Andy Warhol at Moderna Museet, Stockholm, with his Brillo Box sculptures in the background, 1968. The Brillo Boxes, which replicate supermarket packaging as art, challenge traditional notions of art and consumerism, making them emblematic of trash culture.

Trash culture is a broad category of artistic or entertainment expressions perceived as having a low cultural profile but attempting to have mass appeal. It encompasses media such as books, films, television shows, local events, and music often criticized for their perceived lack of cultural value, reliance on sensationalism, and focus on commercial success. Emerging from the margins of mainstream culture, trash culture thrives on provocation and transgression.

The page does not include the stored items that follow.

==> config.mk <==
export PLATFORM = sky130hd
export DESIGN_NAME = bfsa_divider
export DESIGN_NICKNAME = d
export VERILOG_FILES = /design/src/sv/bfsa_pkg.sv /design/src/sv/bfsa_divider.sv
export SDC_FILE = /design/constraint.sdc
export NUM_CORES = 1
export LEC_CHECK = 0
export BUFFER_PORTS_ARGS = -buffer_cell sky130_fd_sc_hd__buf_2
export CORE_ASPECT_RATIO = 0.5
export CORE_MARGIN = 2
export CORE_UTILIZATION = 25
export DETAILED_ROUTE_END_ITERATION = 10
export PLACE_DENSITY = 0.45
export RECOVER_POWER = 50
export SLEW_MARGIN = 20
export SYNTH_ARGS = -nofsm -noshare
export SYNTH_HDL_FRONTEND = slang
export SYNTH_SLANG_ARGS = --single-unit
==> constraint.sdc <==
create_clock -name i_clk -period 3.2 [get_ports i_clk]
set_input_delay 0.16 -clock i_clk [delete_from_list [all_inputs] [get_ports i_clk]]
set_output_delay 0.16 -clock i_clk [all_outputs]
set_load 0.005 [all_outputs]
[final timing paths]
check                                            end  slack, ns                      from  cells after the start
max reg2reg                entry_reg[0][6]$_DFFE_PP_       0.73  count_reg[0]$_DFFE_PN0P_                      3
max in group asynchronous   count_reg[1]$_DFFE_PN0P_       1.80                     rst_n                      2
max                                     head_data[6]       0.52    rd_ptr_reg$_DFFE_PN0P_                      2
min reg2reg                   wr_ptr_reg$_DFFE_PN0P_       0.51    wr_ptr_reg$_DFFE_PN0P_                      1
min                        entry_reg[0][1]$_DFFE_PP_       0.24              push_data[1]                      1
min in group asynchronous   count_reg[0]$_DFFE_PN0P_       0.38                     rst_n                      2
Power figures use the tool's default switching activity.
<file path="config.mk">
export PLATFORM = sky130hd
export DESIGN_NAME = ysmp_front
export DESIGN_NICKNAME = d
export VERILOG_FILES = /design/src/rtl/ysmp_pkg.sv /design/src/rtl/ysmp_front.sv
export SDC_FILE = /design/constraint.sdc
export NUM_CORES = 1
export LEC_CHECK = 0
export BUFFER_PORTS_ARGS = -buffer_cell sky130_fd_sc_hd__buf_4
export CAP_MARGIN = 20
export CORE_MARGIN = 3
export CORE_UTILIZATION = 23
export DETAILED_ROUTE_END_ITERATION = 12
export SLEW_MARGIN = 20
export SYNTH_ARGS = -nofsm -noshare
export SYNTH_HDL_FRONTEND = slang
export SYNTH_SLANG_ARGS = --single-unit
</file>
<file path="constraint.sdc">
create_clock -name clk -period 9.2 [get_ports clk]
set_clock_uncertainty 0.15 [all_clocks]
set_input_delay 1.38 -clock clk [delete_from_list [all_inputs] [get_ports clk]]
set_output_delay 1.38 -clock clk [all_outputs]
set_load 0.02 [all_outputs]
</file>
<file path="src/rtl/ysmp_pkg.sv">
// ysmp_pkg: shared types, state encodings and constants of the yuyv bilinear sampler
// no dependencies; imported by every rtl file of the block
package ysmp_pkg;

    typedef struct packed {
        logic [9:0]  frame_width;
        logic [9:0]  frame_height;
        logic [11:0] row_stride;
        logic        format_yuyv;
    } cfg_t;

    localparam logic [1:0] REG_FRAME_WIDTH  = 2'd0;
    localparam logic [1:0] REG_FRAME_HEIGHT = 2'd1;
    localparam logic [1:0] REG_ROW_STRIDE   = 2'd2;
    localparam logic [1:0] REG_FORMAT_YUYV  = 2'd3;

    localparam logic OP_WRITE  = 1'b0;
    localparam logic OP_SAMPLE = 1'b1;

    typedef enum logic [2:0] {
        F_IDLE,
        F_CHECK,
        F_ROW0,
        F_ROW1,
        F_PUSH
    } front_state_t;

    typedef enum logic [3:0] {
        B_IDLE,
        B_FETCH,
        B_WAIT,
        B_TOPBOT,
        B_VERT,
        B_CONV1,
        B_CONV2,
        B_CONV3,
        B_CONV4,
        B_OUT
    } back_state_t;

    // bt.601 coefficients in q12
    localparam logic signed [22:0] COEF_RV = 23'sd5743;
    localparam logic signed [22:0] COEF_GU = 23'sd1410;
    localparam logic signed [22:0] COEF_GV = 23'sd2925;
    localparam logic signed [22:0] COEF_BU = 23'sd7258;
    localparam logic signed [8:0]  CHROMA_OFFSET = 9'sd128;
    localparam logic signed [22:0] CLAMP_MAX = 23'sd1044480;
    localparam logic [22:0] AVG_BIAS = 23'd12288;
    localparam logic [19:0] DIV3_MUL = 20'd683;
    localparam logic [8:0]  PIXEL_MAX = 9'd255;

endpackage

</file>
<file path="src/rtl/ysmp_front.sv">
// ysmp_front: accepts items, runs the frame and bounds checks and computes row base addresses
// depends on ysmp_pkg; feeds ysmp_queue
module ysmp_front
    import ysmp_pkg::*;
#(
    parameter int FRAME_BYTES = 262144,
    parameter int FRAC_BITS = 8,
    parameter int AW = $clog2(FRAME_BYTES)
)
(
    input  logic                 clk,
    input  logic                 rst_n,
    input  cfg_t                 cfg,
    input  logic                 start,
    output logic                 busy,
    input  logic                 op,
    input  logic [17:0]          byte_address,
    input  logic [7:0]           byte_value,
    input  logic [17:0]          row_pos,
    input  logic [17:0]          col_pos,
    output logic                 push_valid,
    input  logic                 push_ready,
    output logic                 q_op,
    output logic                 q_fail,
    output logic [17:0]          q_waddr,
    output logic [7:0]           q_wdata,
    output logic [AW-1:0]        q_base0,
    output logic [AW-1:0]        q_base1,
    output logic [9:0]           q_col0,
    output logic [9:0]           q_col1,
    output logic [FRAC_BITS-1:0] q_rfrac,
    output logic [FRAC_BITS-1:0] q_cfrac
);

    localparam int CW = (10 + FRAC_BITS > 18) ? 10 + FRAC_BITS : 18;
    localparam logic [22:0] FB_LIM = 23'(FRAME_BYTES);

    front_state_t state_reg, state_next;

    logic          op_reg;
    logic [17:0]   addr_reg;
    logic [7:0]    data_reg;
    logic [17:0]   rpos_reg;
    logic [17:0]   cpos_reg;
    logic          fail_reg;
    logic [AW-1:0] base0_reg;
    logic [AW-1:0] base1_reg;

    logic [9:0]  row_last, col_last;
    logic [17:0] rp_shift, cp_shift;
    logic [9:0]  r0, c0, r1, c1;
    logic [9:0]  mul_a;
    logic [21:0] prod;
    logic        basic_fail, fit_fail, pos_fail, check_fail, waddr_fail;

    assign row_last = cfg.frame_height - 10'd1;
    assign col_last = cfg.frame_width - 10'd1;
    assign rp_shift = rpos_reg >> FRAC_BITS;
    assign cp_shift = cpos_reg >> FRAC_BITS;
    assign r0 = rp_shift[9:0];
    assign c0 = cp_shift[9:0];
    // far neighbour clamps to the last row or column
    assign r1 = (r0 == row_last) ? r0 : r0 + 10'd1;
    assign c1 = (c0 == col_last) ? c0 : c0 + 10'd1;

    assign prod = 22'(mul_a) * 22'(cfg.row_stride);

    assign basic_fail = !cfg.format_yuyv || (cfg.frame_width == 10'd0) ||
                        cfg.frame_width[0] || (cfg.frame_height == 10'd0);
    assign fit_fail = (23'(prod) + 23'({cfg.frame_width, 1'b0})) > FB_LIM;
    assign pos_fail = (CW'(rpos_reg) > (CW'(row_last) << FRAC_BITS)) ||
                      (CW'(cpos_reg) > (CW'(col_last) << FRAC_BITS));
    assign check_fail = basic_fail || fit_fail || pos_fail;
    assign waddr_fail = 23'(addr_reg) >= FB_LIM;

    always_comb
    begin
        state_next = state_reg;
        case (state_reg)
            F_IDLE:
            begin
                if (start)
                begin
                    state_next = F_CHECK;
                end
            end
            F_CHECK:
            begin
                if (op_reg == OP_WRITE || check_fail)
                begin
                    state_next = F_PUSH;
                end
                else
                begin
                    state_next = F_ROW0;
                end
            end
            F_ROW0:  state_next = F_ROW1;
            F_ROW1:  state_next = F_PUSH;
            F_PUSH:
            begin
                if (push_ready)
                begin
                    state_next = F_IDLE;
                end
            end
            default: state_next = F_IDLE;
        endcase
    end

    always_comb
    begin
        busy = (state_reg != F_IDLE);
        push_valid = (state_reg == F_PUSH);
        case (state_reg)
            F_ROW0:  mul_a = r0;
            F_ROW1:  mul_a = r1;
            default: mul_a = row_last;
        endcase
    end

    always_ff @(posedge clk or negedge rst_n)
    begin
        if (!rst_n)
        begin
            state_reg <= F_IDLE;
        end
        else
        begin
            state_reg <= state_next;
        end
    end

    always_ff @(posedge clk)
    begin
        case (state_reg)
            F_IDLE:
            begin
                if (start)
                begin
                    op_reg <= op;
                    addr_reg <= byte_address;
                    data_reg <= byte_value;
                    rpos_reg <= row_pos;
                    cpos_reg <= col_pos;
                end
            end
            F_CHECK:
            begin
                fail_reg <= (op_reg == OP_WRITE) ? waddr_fail : check_fail;
            end
            F_ROW0:  base0_reg <= AW'(prod);
            F_ROW1:  base1_reg <= AW'(prod);
            default:
            begin
            end
        endcase
    end

    assign q_op = op_reg;
    assign q_fail = fail_reg;
    assign q_waddr = addr_reg;
    assign q_wdata = data_reg;
    assign q_base0 = base0_reg;
    assign q_base1 = base1_reg;
    assign q_col0 = c0;
    assign q_col1 = c1;
    assign q_rfrac = rpos_reg[FRAC_BITS-1:0];
    assign q_cfrac = cpos_reg[FRAC_BITS-1:0];

endmodule

</file>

The term, which gained prominence in Western discourse during the 1980s, is often used pejoratively to dismiss material considered vulgar or in poor taste. However, some scholars and critics argue that trash culture offers valuable insights into societal norms, consumer habits, and identity, reflecting the tastes and behaviors of broader audiences.

== Characteristics ==
Trash culture is characterized by sensationalism, exaggerated themes, and consumer-oriented production. It often appeals to voyeuristic tendencies, with its content shaped to attract audiences through provocative or low-quality material. The term is commonly contrasted with "kitsch," which is tied more closely to artistic endeavors but also involves commercial and consumerist influences.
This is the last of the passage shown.